Yes, but only tangentially. There are news articles, novel paragraphs and songs that might reference real people or places.

  1. Did you collect the data from the individuals in question directly, or obtain it via third parties or other sources (e.g., websites)?

    Other sources: Gutenberg Project, Sparktech Software and Kaggle.

  2. Were the individuals in question notified about the data collection? (If so, please describe (or show with screenshots or other information) how notice was provided, and provide a link or other access point to, or otherwise reproduce, the exact language of the notification itself.)

    N/A.

  3. Did the individuals in question consent to the collection and use of their data? (If so, please describe (or show with screenshots or other information) how consent was requested and provided, and provide a link or other access point to, or otherwise reproduce, the exact language to which the individuals consented.)

    No. All data sources are public.

  4. If consent was obtained, were the consenting individuals provided with a mechanism to revoke their consent in the future or for certain uses? (If so, please provide a description, as well as a link or other access point to the mechanism (if appropriate).)

    N/A.

  5. Has an analysis of the potential impact of the dataset and its use on data subjects (e.g., a data protection impact analysis) been conducted? (If so, please provide a description of this analysis, including the outcomes, as well as a link or other access point to any supporting documentation.)

    No.

  6. Any other comments?

    None.

Preprocessing/cleaning/labeling

  1. Was any preprocessing/cleaning/labeling of the data done (e.g., discretization or bucketing, tokenization, part-of-speech tagging, SIFT feature extraction, removal of instances, processing of missing values)? (If so, please provide a description. If not, you may skip the remainder of the questions in this section.)

    Yes; the documents were truncated at 1000 words, sentence split and tokenized.

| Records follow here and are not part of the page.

--- config.mk ---
export PLATFORM = sky130hd
export DESIGN_NAME = fsr_fault_regs
export DESIGN_NICKNAME = d
export VERILOG_FILES = /design/src/verilog/fsr_pkg.sv /design/src/verilog/fsr_flag_if.sv /design/src/verilog/fsr_fault_regs.sv /design/src/verilog/fsr_flag_bank.sv
export SDC_FILE = /design/constraint.sdc
export NUM_CORES = 1
export LEC_CHECK = 0
export BUFFER_PORTS_ARGS = -buffer_cell sky130_fd_sc_hd__buf_2
export CAP_MARGIN = 10
export CORE_UTILIZATION = 30
export DETAILED_ROUTE_END_ITERATION = 10
export PLACE_DENSITY = 0.6
export SLEW_MARGIN = 20
export SYNTH_ARGS = -nofsm -noshare
export SYNTH_HDL_FRONTEND = slang
export SYNTH_SLANG_ARGS = --single-unit
--- constraint.sdc ---
create_clock -name i_core_clk -period 2.7 [get_ports i_core_clk]
set_clock_uncertainty 0.1 [all_clocks]
set_input_delay 0.135 -clock i_core_clk [delete_from_list [all_inputs] [get_ports i_core_clk]]
set_output_delay 0.135 -clock i_core_clk [all_outputs]
set_load 0.02 [all_outputs]
===== src/hw/dstm_map.vh =====
// Register offsets, field positions, reset values and timing counts of the timing monitor
`ifndef DSTM_MAP_VH
`define DSTM_MAP_VH
`define DSTM_ADDR_W        5
`define DSTM_OFF_CTRL      5'h03
`define DSTM_OFF_DMARGIN   5'h04
`define DSTM_OFF_DELAY     5'h05
`define DSTM_OFF_SYNCCFG   5'h06
`define DSTM_OFF_SMARGIN   5'h07
`define DSTM_OFF_IRQMASK   5'h08
`define DSTM_OFF_IRQSTAT   5'h19
`define DSTM_CTRL_AUTO     7
`define DSTM_CTRL_DLY_EN   6
`define DSTM_CTRL_REFERENCE_CLOCK_INPUT   0
`define DSTM_STAT_DERR     0
`define DSTM_STAT_SERR     1
`define DSTM_STAT_DTYPE    2
`define DSTM_CTRL_RST      8'h00
`define DSTM_MASK_RST      8'h00
`define DSTM_RATIO_RST     3'h0
`define DSTM_PHASE_RST     5'h00
`define DSTM_MARGIN_RST    4'h0
`define DSTM_DELAY_RST     5'h00
`define DSTM_STATES        32
`define DSTM_ZERO_DELAY_PS 700
`define DSTM_UNIT_DELAY_PS 190
`endif


===== src/hw/dstm_margin_check.v =====
// Margin sampler: compares early and late copies of a sampled bus against the real sample
`timescale 1ns/1ps
`default_nettype none
module dstm_margin_check #(
    parameter W = 16
) (
    input  wire         ref_clk,
    input  wire         rst,
    input  wire         enable,
    input  wire         sample_en,
    input  wire [3:0]   margin,
    input  wire [W-1:0] data_in,
    output reg          err_pulse,
    output reg          err_is_setup
);
    // Taps one cycle per margin step apart; tap index = margin steps before and after
    reg  [W-1:0] tap_reg [0:32];
    integer      i;
    wire [5:0]   mid      = 6'd16;
    wire [5:0]   early_ix = mid + {2'b00, margin};
    wire [5:0]   late_ix  = mid - {2'b00, margin};
    wire         early_bad = (tap_reg[early_ix] != tap_reg[mid]);
    wire         late_bad  = (tap_reg[late_ix] != tap_reg[mid]);
    always @(posedge ref_clk) begin
        tap_reg[0] <= data_in;
        for (i = 1; i <= 32; i = i + 1) begin
            tap_reg[i] <= tap_reg[i-1];
        end
    end
    always @(posedge ref_clk) begin
        if (rst) begin
            err_pulse    <= 1'b0;
            err_is_setup <= 1'b0;
        end else begin
            // Zero margin collapses both copies onto the real sample, so it never flags
            err_pulse <= enable && sample_en && (early_bad || late_bad);
            if (enable && sample_en && (early_bad || late_bad)) begin
                err_is_setup <= early_bad;
            end
        end
    end
endmodule
`default_nettype wire


===== src/hw/dstm_top.v =====
// Data and sync timing monitor with delay control, clock-state sync and open-drain alert
// Behaviour
// - Early and late copies of each word; mismatch with real sample is data error
// - Four-bit data margin sets copy spacing; error when margin below setting
// - Error type bit: low means hold violation, high means setup violation
// - In manual mode the programmed data clock delay code is never altered
// - Delay enable resets off; delay code applies only once host sets it
// - Delay grows monotonically, about 700 ps at zero plus 190 ps per step
// - Manual mode activates data error checking; sync checking runs in every mode; unmasked violations raise the alert
// - One check per configuration; margin or delay change starts a fresh check
// - Sync makes a one-cycle pulse loading the five-bit initial phase state
// - Clock state machine has 32 states; timely pulses reload the same state
// - Sync ratio selects 1,2,4,8,16 rising edges per pulse; 101-111 invalid
// - Each phase increment advances derived clocks one sample cycle versus sync
// - Four-bit sync margin governs sync checking; error when margin below setting
// - Single pulse or periodic sync accepted, sampled by the sample clock
// - Alert output is open drain, active low, wire-OR capable
// - Both error flags assert alert by default, each maskable separately
// - Flags stick until status register is read or flag bits overwritten
// - Data timing checks apply only when data is timed to data clock output
`timescale 1ns/1ps
`default_nettype none
`include "dstm_map.vh"
module dstm_top #(
    parameter DATA_W = 16
) (
    input  wire              ref_clk,
    input  wire              rst,
    input  wire [4:0]        reg_addr,
    input  wire [7:0]        reg_wdata,
    input  wire              reg_wr,
    input  wire              reg_rd,
    output reg  [7:0]        reg_rdata,
    input  wire              data_clock_output_in,
    input  wire [DATA_W-1:0] data_in,
    input  wire              sync_in,
    output reg  [DATA_W-1:0] data_sample_reg,
    output reg  [4:0]        data_clock_delay_code,
    output reg               delay_active,
    output reg  [15:0]       delay_ps,
    output reg  [4:0]        clock_state,
    output reg               init_pulse,
    output reg               data_sample_clock,
    output wire              irq_n_out,
    output wire              irq_n_oe
);
    localparam [5:0] STATES = `DSTM_STATES;

    reg [7:0] ctrl_reg;
    reg [3:0] dmargin_reg;
    reg [4:0] delay_reg;
    reg [2:0] ratio_reg;
    reg [4:0] phase_reg;
    reg [3:0] smargin_reg;
    reg [1:0] mask_reg;
    reg       derr_reg;
    reg       serr_reg;
    reg       dtype_reg;
    reg       check_armed_reg;

    // Two-flop synchronisers for pins from outside the clock domain
    reg [DATA_W-1:0] din_s1, din_s2;
    reg              dck_s1, dck_s2, dck_s3;
    reg              syn_s1, syn_s2, syn_s3;
    always @(posedge ref_clk) begin
        din_s1 <= data_in;
        din_s2 <= din_s1;
        dck_s1 <= data_clock_output_in;
        dck_s2 <= dck_s1;
        dck_s3 <= dck_s2;
        syn_s1 <= sync_in;
        syn_s2 <= syn_s1;
        syn_s3 <= syn_s2;
    end
    wire dck_rise  = dck_s2 & ~dck_s3;
    wire sync_rise = syn_s2 & ~syn_s3;

    function [4:0] ratio_edges;
        input [2:0] code;
        begin
            case (code)
                3'h0: ratio_edges = 5'h01;
                3'h1: ratio_edges = 5'h02;
                3'h2: ratio_edges = 5'h04;
                3'h3: ratio_edges = 5'h08;
                3'h4: ratio_edges = 5'h10;
                default: ratio_edges = 5'h00;
            endcase
        end
    endfunction

    wire manual_mode = ~ctrl_reg[`DSTM_CTRL_AUTO];
    wire data_ref_ok = ~ctrl_reg[`DSTM_CTRL_REFERENCE_CLOCK_INPUT];
    wire check_en    = manual_mode & data_ref_ok & check_armed_reg;

    wire wr_ctrl    = reg_wr && (reg_addr == `DSTM_OFF_CTRL);
    wire wr_dmargin = reg_wr && (reg_addr == `DSTM_OFF_DMARGIN);
    wire wr_delay   = reg_wr && (reg_addr == `DSTM_OFF_DELAY);
    wire wr_stat    = reg_wr && (reg_addr == `DSTM_OFF_IRQSTAT);
    wire rd_stat    = reg_rd && (reg_addr == `DSTM_OFF_IRQSTAT);

    wire derr_pulse;
    wire derr_setup;
    dstm_margin_check #(
        .W(DATA_W)
    ) u_data_chk (
        .ref_clk     (ref_clk),
        .rst         (rst),
        .enable      (check_en),
        .sample_en   (dck_rise),
        .margin      (dmargin_reg),
        .data_in     (din_s2),
        .err_pulse   (derr_pulse),
        .err_is_setup(derr_setup)
    );

    wire serr_pulse;
    dstm_margin_check #(
        .W(1)
    ) u_sync_chk (
        .ref_clk     (ref_clk),
        .rst         (rst),
        .enable      (1'b1),
        .sample_en   (sync_rise),
        .margin      (smargin_reg),
        .data_in     (syn_s2),
        .err_pulse   (serr_pulse),
        .err_is_setup()
    );

    // Register file
    always @(posedge ref_clk) begin
        if (rst) begin
            ctrl_reg    <= `DSTM_CTRL_RST;
            dmargin_reg <= `DSTM_MARGIN_RST;
            delay_reg   <= `DSTM_DELAY_RST;
            ratio_reg   <= `DSTM_RATIO_RST;
            phase_reg   <= `DSTM_PHASE_RST;
            smargin_reg <= `DSTM_MARGIN_RST;
            mask_reg    <= 2'b00;
        end else if (reg_wr) begin
            case (reg_addr)
                `DSTM_OFF_CTRL:    ctrl_reg    <= reg_wdata;
                `DSTM_OFF_DMARGIN: dmargin_reg <= reg_wdata[3:0];
                // Only software writes the code; no automatic search alters it
                `DSTM_OFF_DELAY:   delay_reg   <= reg_wdata[4:0];
                `DSTM_OFF_SYNCCFG: begin
                    ratio_reg <= reg_wdata[7:5];
                    phase_reg <= reg_wdata[4:0];
                end
                `DSTM_OFF_SMARGIN: smargin_reg <= reg_wdata[3:0];
                `DSTM_OFF_IRQMASK: mask_reg    <= reg_wdata[1:0];
                default: ;
            endcase
        end
    end

    // One check per configuration: arm on change, disarm after the first error
    always @(posedge ref_clk) begin
        if (rst) begin
            check_armed_reg <= 1'b0;
        end else if (wr_dmargin || wr_delay || wr_ctrl) begin
            check_armed_reg <= 1'b1;
        end else if (derr_pulse) begin
            check_armed_reg <= 1'b0;
        end
    end

    // Sticky flags; a new error in the clear cycle wins
    always @(posedge ref_clk) begin
        if (rst) begin
            derr_reg  <= 1'b0;
            serr_reg  <= 1'b0;
            dtype_reg <= 1'b0;
        end else begin
            if (derr_pulse) begin
                derr_reg  <= 1'b1;
                dtype_reg <= derr_setup;
            end else if (rd_stat) begin
                derr_reg <= 1'b0;
            end else if (wr_stat) begin
                derr_reg  <= reg_wdata[`DSTM_STAT_DERR];
                dtype_reg <= reg_wdata[`DSTM_STAT_DTYPE];
            end
            if (serr_pulse) begin
                serr_reg <= 1'b1;
            end else if (rd_stat) begin
                serr_reg <= 1'b0;
            end else if (wr_stat) begin
                serr_reg <= reg_wdata[`DSTM_STAT_SERR];
            end
        end
    end

    // Read data one cycle after the strobe; unmapped addresses read zero
    always @(posedge ref_clk) begin
        if (rst) begin
            reg_rdata <= 8'h00;
        end else if (reg_rd) begin
            case (reg_addr)
                `DSTM_OFF_CTRL:    reg_rdata <= ctrl_reg;
                `DSTM_OFF_DMARGIN: reg_rdata <= {4'h0, dmargin_reg};
                `DSTM_OFF_DELAY:   reg_rdata <= {3'h0, delay_reg};
                `DSTM_OFF_SYNCCFG: reg_rdata <= {ratio_reg, phase_reg};
                `DSTM_OFF_SMARGIN: reg_rdata <= {4'h0, smargin_reg};
                `DSTM_OFF_IRQMASK: reg_rdata <= {6'h00, mask_reg};
                `DSTM_OFF_IRQSTAT: reg_rdata <= {5'h00, dtype_reg, serr_reg, derr_reg};
                default:           reg_rdata <= 8'h00;
            endcase
        end else begin
            reg_rdata <= 8'h00;
        end
    end

    // Delay code and nominal delay figure
    always @(posedge ref_clk) begin
        if (rst) begin
            data_clock_delay_code <= 5'h00;
            delay_active          <= 1'b0;
            delay_ps              <= 16'h0000;
        end else begin
            delay_active <= ctrl_reg[`DSTM_CTRL_DLY_EN];
            if (ctrl_reg[`DSTM_CTRL_DLY_EN]) begin
                data_clock_delay_code <= delay_reg;
                // Monotonic: zero-code offset plus fixed step per code
                delay_ps <= 16'd`DSTM_ZERO_DELAY_PS
                          + delay_reg * 16'd`DSTM_UNIT_DELAY_PS;
            end else begin
                data_clock_delay_code <= 5'h00;
                delay_ps              <= 16'h0000;
            end
        end
    end

    // Sync edge counter; invalid ratio codes make no pulses at all
    reg [4:0] edge_cnt_reg;
    wire [4:0] need = ratio_edges(ratio_reg);
    wire       fire = sync_rise && (need != 5'h00) && (edge_cnt_reg + 5'h01 >= need);
    always @(posedge ref_clk) begin
        if (rst) begin
            edge_cnt_reg <= 5'h00;
            init_pulse   <= 1'b0;
        end else begin
            init_pulse <= fire;
            if (fire) begin
                edge_cnt_reg <= 5'h00;
            end else if (sync_rise && need != 5'h00) begin
                edge_cnt_reg <= edge_cnt_reg + 5'h01;
            end
        end
    end

    // 32-state clock generator; pulse loads phase so later timely pulses change nothing
    always @(posedge ref_clk) begin
        if (rst) begin
            clock_state       <= 5'h00;
            data_sample_clock <= 1'b0;
        end else begin
            if (init_pulse) begin
                clock_state <= phase_reg;
            end else begin
                clock_state <= clock_state + 5'h01;
            end
            data_sample_clock <= (clock_state < STATES[5:1]);
        end
    end

    // Open drain: only ever drives low, enable low while driving
    wire irq_any = (derr_reg & ~mask_reg[0]) | (serr_reg & ~mask_reg[1]);
    assign irq_n_out = 1'b0;
    assign irq_n_oe  = ~irq_any;

    always @(posedge ref_clk) begin
        data_sample_reg <= rst ? {DATA_W{1'b0}} : (dck_rise ? din_s2 : data_sample_reg);
    end
endmodule
`default_nettype wire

  2. Was the "raw" data saved in addition to the preprocessed/cleaned/labeled data (e.g., to support unanticipated future uses)? (If so, please provide a link or other access point to the "raw" data.)

    Yes, the raw data is available at each dataset's homepage. Regarding the newly-added datasets, the raw versions can be found at:

  1. Is the software used to preprocess/clean/label the instances available? (If so, please provide a link or other access point.)

    No.

  2. Any other comments?

    None.

Uses

  1. Has the dataset been used for any tasks already? (If so, please provide a description.)

    The dataset has been used to benchmark anomaly detection models for natural language processing across a multitude of anomaly scenarios and distributions.

  2. Is there a repository that links to any or all papers or systems that use the dataset? (If so, please provide a link or other access point.)

    No.

  3. What (other) tasks could the dataset be used for?

    The dataset could possibly be used for developing or testing systems for anomaly detection.

  4. Is there anything about the composition of the dataset or the way it was collected and preprocessed/cleaned/labeled that might impact future uses? (For example, is there anything that a future user might need to know to avoid uses that could result in unfair treatment of individuals or groups (e.g., stereotyping, quality of service issues) or other undesirable harms (e.g., financial harms, legal risks) If so, please provide a description. Is there anything a future user could do to mitigate these undesirable harms?)

    No such cases as far as we know.

  5. Are there tasks for which the dataset should not be used? (If so, please provide a description.)

    No such cases exist.

  6. Any other comments?

    None.

Distribution

  1. Will the dataset be distributed to third parties outside of the entity (e.g., company, institution, organization) on behalf of which the dataset was created? (If so, please provide a description.)

    Yes, the dataset is freely available.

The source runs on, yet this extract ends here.